Fra le diagnosi prenatali invasive invece troviamo la Celocentesi. Si può praticare dall’ottava/nona  settimana di gravidanza, ma son ben pochi i centri che la praticano. Si pratica prelevando per via vagino-cervicale del liquido celomatico, dalla cavità celomatica embrionale dal quale. Questo esame consente di rilevare aneuploidie di 5 cromosomi (13, 18, 21, X, y) e la talassemia. Attendibile al (98-99%). Rischio abortivo elevato.

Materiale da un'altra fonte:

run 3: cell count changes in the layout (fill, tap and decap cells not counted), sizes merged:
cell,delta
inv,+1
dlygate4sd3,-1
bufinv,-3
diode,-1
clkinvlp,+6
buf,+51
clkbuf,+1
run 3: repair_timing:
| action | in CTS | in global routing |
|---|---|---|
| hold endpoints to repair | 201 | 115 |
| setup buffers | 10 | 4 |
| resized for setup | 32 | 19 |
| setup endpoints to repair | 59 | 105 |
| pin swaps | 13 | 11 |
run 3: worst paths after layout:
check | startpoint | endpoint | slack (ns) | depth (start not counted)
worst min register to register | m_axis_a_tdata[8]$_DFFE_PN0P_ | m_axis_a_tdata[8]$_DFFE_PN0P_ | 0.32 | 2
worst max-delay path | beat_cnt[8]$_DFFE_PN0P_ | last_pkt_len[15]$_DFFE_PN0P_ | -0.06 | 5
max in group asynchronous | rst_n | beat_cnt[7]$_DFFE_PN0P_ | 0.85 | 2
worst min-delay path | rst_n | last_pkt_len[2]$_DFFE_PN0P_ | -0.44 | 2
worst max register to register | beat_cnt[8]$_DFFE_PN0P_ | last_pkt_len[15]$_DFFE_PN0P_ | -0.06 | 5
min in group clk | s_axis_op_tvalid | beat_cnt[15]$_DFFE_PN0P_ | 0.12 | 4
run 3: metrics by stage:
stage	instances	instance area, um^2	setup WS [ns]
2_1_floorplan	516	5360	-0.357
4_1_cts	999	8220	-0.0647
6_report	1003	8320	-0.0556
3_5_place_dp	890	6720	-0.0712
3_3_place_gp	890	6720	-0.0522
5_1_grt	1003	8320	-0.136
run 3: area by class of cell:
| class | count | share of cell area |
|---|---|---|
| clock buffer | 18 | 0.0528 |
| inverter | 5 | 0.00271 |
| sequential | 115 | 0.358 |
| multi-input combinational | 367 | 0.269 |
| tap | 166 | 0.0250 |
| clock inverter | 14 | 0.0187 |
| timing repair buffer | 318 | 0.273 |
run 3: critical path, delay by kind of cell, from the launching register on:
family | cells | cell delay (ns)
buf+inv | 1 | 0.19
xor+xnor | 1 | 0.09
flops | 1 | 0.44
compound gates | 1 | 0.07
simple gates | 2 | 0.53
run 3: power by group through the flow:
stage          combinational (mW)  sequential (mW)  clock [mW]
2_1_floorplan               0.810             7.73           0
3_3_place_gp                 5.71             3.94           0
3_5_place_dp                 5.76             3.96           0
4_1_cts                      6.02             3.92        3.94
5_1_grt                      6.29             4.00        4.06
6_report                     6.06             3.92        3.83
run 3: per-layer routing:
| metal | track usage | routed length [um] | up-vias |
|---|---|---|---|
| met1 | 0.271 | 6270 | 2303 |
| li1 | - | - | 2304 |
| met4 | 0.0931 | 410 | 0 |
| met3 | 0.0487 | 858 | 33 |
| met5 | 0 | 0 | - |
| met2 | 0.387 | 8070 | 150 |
## src/rtl/win_scan_ctrl.sv

```systemverilog
// Sequencing controller for the 3x3 sliding-window filter: raster-scans window
// origins, delays each read by the filter latency to produce writebacks, then signals done.
module win_scan_ctrl #(
  parameter int unsigned IMG_W    = 64,
  parameter int unsigned IMG_H    = 64,
  parameter int unsigned PIPE_LAT = 3,
  parameter int unsigned ADDR_W   = 7
) (
  input  logic              clk,
  input  logic              rst,
  input  logic              start,
  input  logic              stall,
  output logic              busy,
  output logic              done,
  output logic              rd,
  output logic [ADDR_W-1:0] rd_row,
  output logic [ADDR_W-1:0] rd_col,
  output logic              wr,
  output logic [ADDR_W-1:0] wr_row,
  output logic [ADDR_W-1:0] wr_col
);

  localparam logic [ADDR_W-1:0] LAST_COL = ADDR_W'(IMG_W - 1);
  localparam logic [ADDR_W-1:0] LAST_ROW = ADDR_W'(IMG_H - 1);

  typedef enum logic [1:0] {
    S_IDLE  = 2'd0,
    S_SCAN  = 2'd1,
    S_DRAIN = 2'd2,
    S_DONE  = 2'd3
  } state_t;

  state_t            r_state;
  state_t            w_next;
  logic              w_issue;
  logic              w_shift;
  logic              w_at_end;
  logic              w_tail_last;

  logic [ADDR_W-1:0] r_cnt_row;
  logic [ADDR_W-1:0] r_cnt_col;

  // Latency tracker: entry 0 receives the read issued this cycle, the tail feeds wr.
  logic [PIPE_LAT-1:0] r_dl_vld;
  logic [ADDR_W-1:0]   r_dl_row [PIPE_LAT];
  logic [ADDR_W-1:0]   r_dl_col [PIPE_LAT];

  logic              r_busy;
  logic              r_done;
  logic              r_rd;
  logic [ADDR_W-1:0] r_rd_row;
  logic [ADDR_W-1:0] r_rd_col;
  logic              r_wr;
  logic [ADDR_W-1:0] r_wr_row;
  logic [ADDR_W-1:0] r_wr_col;

  // Next-state and per-cycle control decode
  always_comb begin
    w_next      = r_state;
    w_issue     = 1'b0;
    w_shift     = 1'b0;
    w_at_end    = (r_cnt_row == LAST_ROW) && (r_cnt_col == LAST_COL);
    w_tail_last = r_dl_vld[PIPE_LAT-1] &&
                  (r_dl_row[PIPE_LAT-1] == LAST_ROW) &&
                  (r_dl_col[PIPE_LAT-1] == LAST_COL);
    case (r_state)
      S_IDLE: begin
        if (start) w_next = S_SCAN;
      end
      S_SCAN: begin
        w_issue = !stall;
        w_shift = !stall;
        if (!stall && w_at_end) w_next = S_DRAIN;
      end
      S_DRAIN: begin
        w_shift = !stall;
        if (!stall && w_tail_last) w_next = S_DONE;
      end
      S_DONE: begin
        w_next = S_IDLE;
      end
      default: begin
        w_next = S_IDLE;
      end
    endcase
  end

  always_ff @(posedge clk) begin
    if (rst) begin
      r_state   <= S_IDLE;
      r_cnt_row <= '0;
      r_cnt_col <= '0;
      r_dl_vld  <= '0;
      for (int i = 0; i < int'(PIPE_LAT); i++) begin
        r_dl_row[i] <= '0;
        r_dl_col[i] <= '0;
      end
      r_busy    <= 1'b0;
      r_done    <= 1'b0;
      r_rd      <= 1'b0;
      r_rd_row  <= '0;
      r_rd_col  <= '0;
      r_wr      <= 1'b0;
      r_wr_row  <= '0;
      r_wr_col  <= '0;
    end else begin
      r_state <= w_next;
      r_busy  <= (r_state == S_SCAN) || (r_state == S_DRAIN);
      r_done  <= (r_state == S_DONE);
      r_rd    <= w_issue;

      if ((r_state == S_IDLE) && start) begin
        r_cnt_row <= '0;
        r_cnt_col <= '0;
      end else if (w_issue) begin
        r_rd_row <= r_cnt_row;
        r_rd_col <= r_cnt_col;
        if (r_cnt_col == LAST_COL) begin
          r_cnt_col <= '0;
          r_cnt_row <= r_cnt_row + ADDR_W'(1);
        end else begin
          r_cnt_col <= r_cnt_col + ADDR_W'(1);
        end
      end

      // A stalled cycle holds the line and suppresses wr; the tail reappears afterwards
      if (w_shift) begin
        r_wr        <= r_dl_vld[PIPE_LAT-1];
        r_wr_row    <= r_dl_row[PIPE_LAT-1];
        r_wr_col    <= r_dl_col[PIPE_LAT-1];
        for (int i = int'(PIPE_LAT) - 1; i > 0; i--) begin
          r_dl_vld[i] <= r_dl_vld[i-1];
          r_dl_row[i] <= r_dl_row[i-1];
          r_dl_col[i] <= r_dl_col[i-1];
        end
        r_dl_vld[0] <= w_issue;
        r_dl_row[0] <= r_cnt_row;
        r_dl_col[0] <= r_cnt_col;
      end else begin
        r_wr <= 1'b0;
      end
    end
  end

  assign busy   = r_busy;
  assign done   = r_done;
  assign rd     = r_rd;
  assign rd_row = r_rd_row;
  assign rd_col = r_rd_col;
  assign wr     = r_wr;
  assign wr_row = r_wr_row;
  assign wr_col = r_wr_col;

endmodule

```
File: config.mk
export PLATFORM = sky130hd
export DESIGN_NAME = reg_bank_arbiter
export DESIGN_NICKNAME = d
export VERILOG_FILES = /design/src/rtl/reg_bank_pkg.sv /design/src/rtl/reg_bank.sv /design/src/rtl/reg_bank_arbiter.sv
export SDC_FILE = /design/constraint.sdc
export NUM_CORES = 1
export LEC_CHECK = 0
export ABC_AREA = 0
export ABC_CLOCK_PERIOD_IN_PS = 2500
export BUFFER_PORTS_ARGS = -buffer_cell sky130_fd_sc_hd__buf_2
export CAP_MARGIN = 40
export CORE_MARGIN = 4
export CORE_UTILIZATION = 48
export DETAILED_ROUTE_END_ITERATION = 12
export GPL_ROUTABILITY_DRIVEN = 0
export GPL_TIMING_DRIVEN = 0
export PLACE_DENSITY = 0.71
export SLEW_MARGIN = 20
export SYNTH_ARGS = -nofsm -noshare
export SYNTH_HDL_FRONTEND = slang
export SYNTH_SLANG_ARGS = --single-unit
File: constraint.sdc
create_clock -name Clk -period 2.5 [get_ports Clk]
set_clock_uncertainty 0.2 [all_clocks]
set_input_delay 0.125 -clock Clk [delete_from_list [all_inputs] [get_ports Clk]]
set_output_delay 0.125 -clock Clk [all_outputs]
set_load 0.02 [all_outputs]
File: src/rtl/reg_bank_pkg.sv
// Shared sizing constants and FSM state type for the register bank arbiter.
package reg_bank_pkg;

  localparam int DATA_W = 8;
  localparam int DEPTH  = 4;
  localparam int ADDR_W = $clog2(DEPTH);

  typedef enum logic {
    IDLE   = 1'b0,
    ACCESS = 1'b1
  } state_t;

endpackage

File: src/rtl/reg_bank.sv
// DEPTH x DATA_W register storage with one synchronous write port,
// a combinational read port sharing the same address, and async clear.
module reg_bank
  import reg_bank_pkg::*;
#(
  parameter int DATA_W = reg_bank_pkg::DATA_W,
  parameter int DEPTH  = reg_bank_pkg::DEPTH,
  parameter int ADDR_W = (DEPTH > 1) ? $clog2(DEPTH) : 1
) (
  input  logic              Clk,
  input  logic              Resetn,
  input  logic              we,
  input  logic [ADDR_W-1:0] addr,
  input  logic [DATA_W-1:0] wdata,
  output logic [DATA_W-1:0] rdata
);

  logic [DATA_W-1:0] mem [DEPTH];

  // Clear every register on reset, otherwise write the addressed word when enabled
  always_ff @(posedge Clk or negedge Resetn) begin
    if (!Resetn) begin
      for (int i = 0; i < DEPTH; i++) begin
        mem[i] <= '0;
      end
    end else if (we) begin
      mem[addr] <= wdata;
    end
  end

  assign rdata = mem[addr];

endmodule

File: src/rtl/reg_bank_arbiter.sv
// Two-requester round-robin arbiter in front of a small register bank.
// Each access takes two cycles: IDLE samples and latches the winner,
// ACCESS pulses its grant and commits the write or read on the way out.
module reg_bank_arbiter
  import reg_bank_pkg::*;
#(
  parameter int DATA_W = reg_bank_pkg::DATA_W,
  parameter int DEPTH  = reg_bank_pkg::DEPTH,
  localparam int ADDR_W = (DEPTH > 1) ? $clog2(DEPTH) : 1
) (
  input  logic              Clk,
  input  logic              Resetn,
  input  logic              req0,
  input  logic              req1,
  input  logic              we0,
  input  logic              we1,
  input  logic [ADDR_W-1:0] addr0,
  input  logic [ADDR_W-1:0] addr1,
  input  logic [DATA_W-1:0] wdata0,
  input  logic [DATA_W-1:0] wdata1,
  output logic              gnt0,
  output logic              gnt1,
  output logic [DATA_W-1:0] rdata,
  output logic              rvalid,
  output logic              rid,
  output logic              busy
);

  state_t              state;
  state_t              next_state;
  logic                take;
  logic                winner;
  logic                last_id;
  logic                lat_we;
  logic                lat_id;
  logic [ADDR_W-1:0]   lat_addr;
  logic [DATA_W-1:0]   lat_wdata;
  logic                bank_we;
  logic [DATA_W-1:0]   bank_rdata;

  // Next state and winner selection; a tie goes to whoever was not served last
  always_comb begin
    next_state = state;
    take       = 1'b0;
    winner     = 1'b0;
    unique case (state)
      IDLE: begin
        if (req0 || req1) begin
          take       = 1'b1;
          next_state = ACCESS;
          winner     = (req0 && req1) ? ~last_id : req1;
        end
      end
      ACCESS: begin
        next_state = IDLE;
      end
      default: begin
        next_state = IDLE;
      end
    endcase
  end

  // State register
  always_ff @(posedge Clk or negedge Resetn) begin
    if (!Resetn) begin
      state <= IDLE;
    end else begin
      state <= next_state;
    end
  end

  // Capture the winner's operands and grant, and move the round-robin pointer
  always_ff @(posedge Clk or negedge Resetn) begin
    if (!Resetn) begin
      lat_we    <= 1'b0;
      lat_id    <= 1'b0;
      lat_addr  <= '0;
      lat_wdata <= '0;
      last_id   <= 1'b1;
      gnt0      <= 1'b0;
      gnt1      <= 1'b0;
    end else if (take) begin
      lat_we    <= winner ? we1 : we0;
      lat_id    <= winner;
      lat_addr  <= winner ? addr1 : addr0;
      lat_wdata <= winner ? wdata1 : wdata0;
      last_id   <= winner;
      gnt0      <= ~winner;
      gnt1      <= winner;
    end else begin
      gnt0      <= 1'b0;
      gnt1      <= 1'b0;
    end
  end

  // Read result registers: strobe rvalid for one cycle, hold rdata otherwise
  always_ff @(posedge Clk or negedge Resetn) begin
    if (!Resetn) begin
      rdata  <= '0;
      rvalid <= 1'b0;
      rid    <= 1'b0;
    end else if (state == ACCESS && !lat_we) begin
      rdata  <= bank_rdata;
      rvalid <= 1'b1;
      rid    <= lat_id;
    end else begin
      rvalid <= 1'b0;
    end
  end

  assign bank_we = (state == ACCESS) && lat_we;
  assign busy    = (state == ACCESS);

  reg_bank #(
    .DATA_W (DATA_W),
    .DEPTH  (DEPTH),
    .ADDR_W (ADDR_W)
  ) u_bank (
    .Clk    (Clk),
    .Resetn (Resetn),
    .we     (bank_we),
    .addr   (lat_addr),
    .wdata  (lat_wdata),
    .rdata  (bank_rdata)
  );

endmodule

; ---- Word level (Yosys, flattened, before mapping)
; Cells that the tools add are included.
[op_classes]
n_reduce_logical = 6
div = 0
magnitude_cmp = 2
mux = 18
shift = 0
bitwise_logic = 4
multipliers = 0
add_sub_neg = 0
n_eq_ne = 0
[op_table]
columns = operator, count
row1 = bitwise mux 32 bit, 1
row2 = two-way mux 8 bit, 4
row3 = binary-select mux 8 bit (select 2 bit), 1
row4 = demux 8 bit (select 2 bit), 1
row5 = two-way mux 1 bit, 9
row6 = logical AND 1 bit, 4
row7 = greater-or-equal comparator 3 bit (second input constant), 1
row8 = < comparator 3 x 1 -> 1 bit (second input constant), 1
row9 = inverter 1 bit, 3
row10 = inverter 2 -> 3 bit, 1
row11 = two-way mux 2 bit, 1
row12 = case mux 1 bit (2 select lines), 1
row13 = zero test 1 bit, 1
row14 = logical OR 1 bit, 1
[totals]
n_memories = 0
inputBits = 26
reg_bits = 58
elab_cells = 45
mem_bits_rw = 0
rom_bits = 0
latchBits = 0

; ---- Depth between registers and ports, before layout
[logic_depth]
ltp_word = 6
mapped_depth = 7

; ---- Cells and area by module
; A second synthesis with hierarchy kept.
[hier_totals]
cells_unflattened = 178
hier_area_um2 = 2643.8
[modules_own_cells]
columns = mod, cells_each, area_each_um2, n_inst, seq_area_each_um2
row1 = reg_bank, 78, 1422.6, 1, 800.8
row2 = reg_bank_arbiter, 100, 1221.2, 1, 651.9

; ---- Worst setup path after synthesis
; OpenSTA, ideal clock, no wires.
[synth_timing]
path_type = reg-to-reg
start = reg state, in the netlist busy
end = reg u_bank.mem[24] in the netlist's numbering
stages_incl_launch_ff = 5
setup_time_ns = 0.125
arrival_ns = 1.358
required_ns = 2.175
period_less_slack_ns = 1.683
slack_ns = 0.817
path_cell_list = dfrtp_1 > buf_4 > nand2_1 > nor3_4 > mux2_2
[synth_via]
elab_chain_len = 1
[synth_lines]
columns = element, line
row1 = "start, declared", reg_bank_arbiter.sv:29  ; state_t state;
row2 = "start signal, assigned", reg_bank_arbiter.sv:68  ; state <= next_state;
row3 = logical AND 1 bit, reg_bank_arbiter.sv:111  ; assign bank_we = (state == ACCESS) && lat_we;
row4 = "end signal, assigned by index", reg_bank.sv:27  ; mem[addr] <= wdata;
row5 = "end, declared", reg_bank.sv:18  ; logic [DATA_W-1:0] mem [DEPTH];
; No other way between the ends.
; A chain may end at the register's enable or synchronous reset.

; ---- Worst setup path in the final report
[layout_timing]
start = reg last_id
end = reg lat_wdata[3]
[layout_via]
elab_chain_len = 5
[layout_lines]
columns = element, line
row1 = "start, declared", reg_bank_arbiter.sv:33  ; logic last_id;
row2 = "start signal, assigned", reg_bank_arbiter.sv:87  ; last_id <= winner;
row3 = inverter 1 bit, reg_bank_arbiter.sv:51  ; winner = (req0 && req1) ? ~last_id : req1;
row4 = two-way mux 1 bit, reg_bank_arbiter.sv:51
row5 = two-way mux 1 bit, reg_bank_arbiter.sv:48  ; if (req0 || req1) begin
row6 = two-way mux 1 bit, reg_bank_arbiter.sv:46  ; unique case (state)
row7 = two-way mux 8 bit, reg_bank_arbiter.sv:86  ; lat_wdata <= winner ? wdata1 : wdata0;
row8 = "end signal, assigned", reg_bank_arbiter.sv:86
row9 = "end, declared", reg_bank_arbiter.sv:37  ; logic [DATA_W-1:0] lat_wdata;
; No other way between the ends.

Poi ci sono la Villocentesi e la Amniocentesi, anche queste molto utilizzate nei centri di inseminazione artificiale, che sono sicuramente quelli più diffusi e più popolari: la prima si esegue fra la decima/tredicesima settimana di gravidanza mentre la seconda fra la sedicesima/diciottesima settimana. Entrambi sono indolori: la prima consiste nel prelievo della placenta, da cui si estraggono i villi coriali mentre nell’amniocentesi si preleva una piccola quantità di liquido amniotico. Nel caso della villocentesi il risultato è affidabile al 96% mentre l’Amniocentesi al 100%. Entrambe presentano un rischio d’aborto spontaneo del intorno all’1%. Si effettuano entrambe gratuitamente.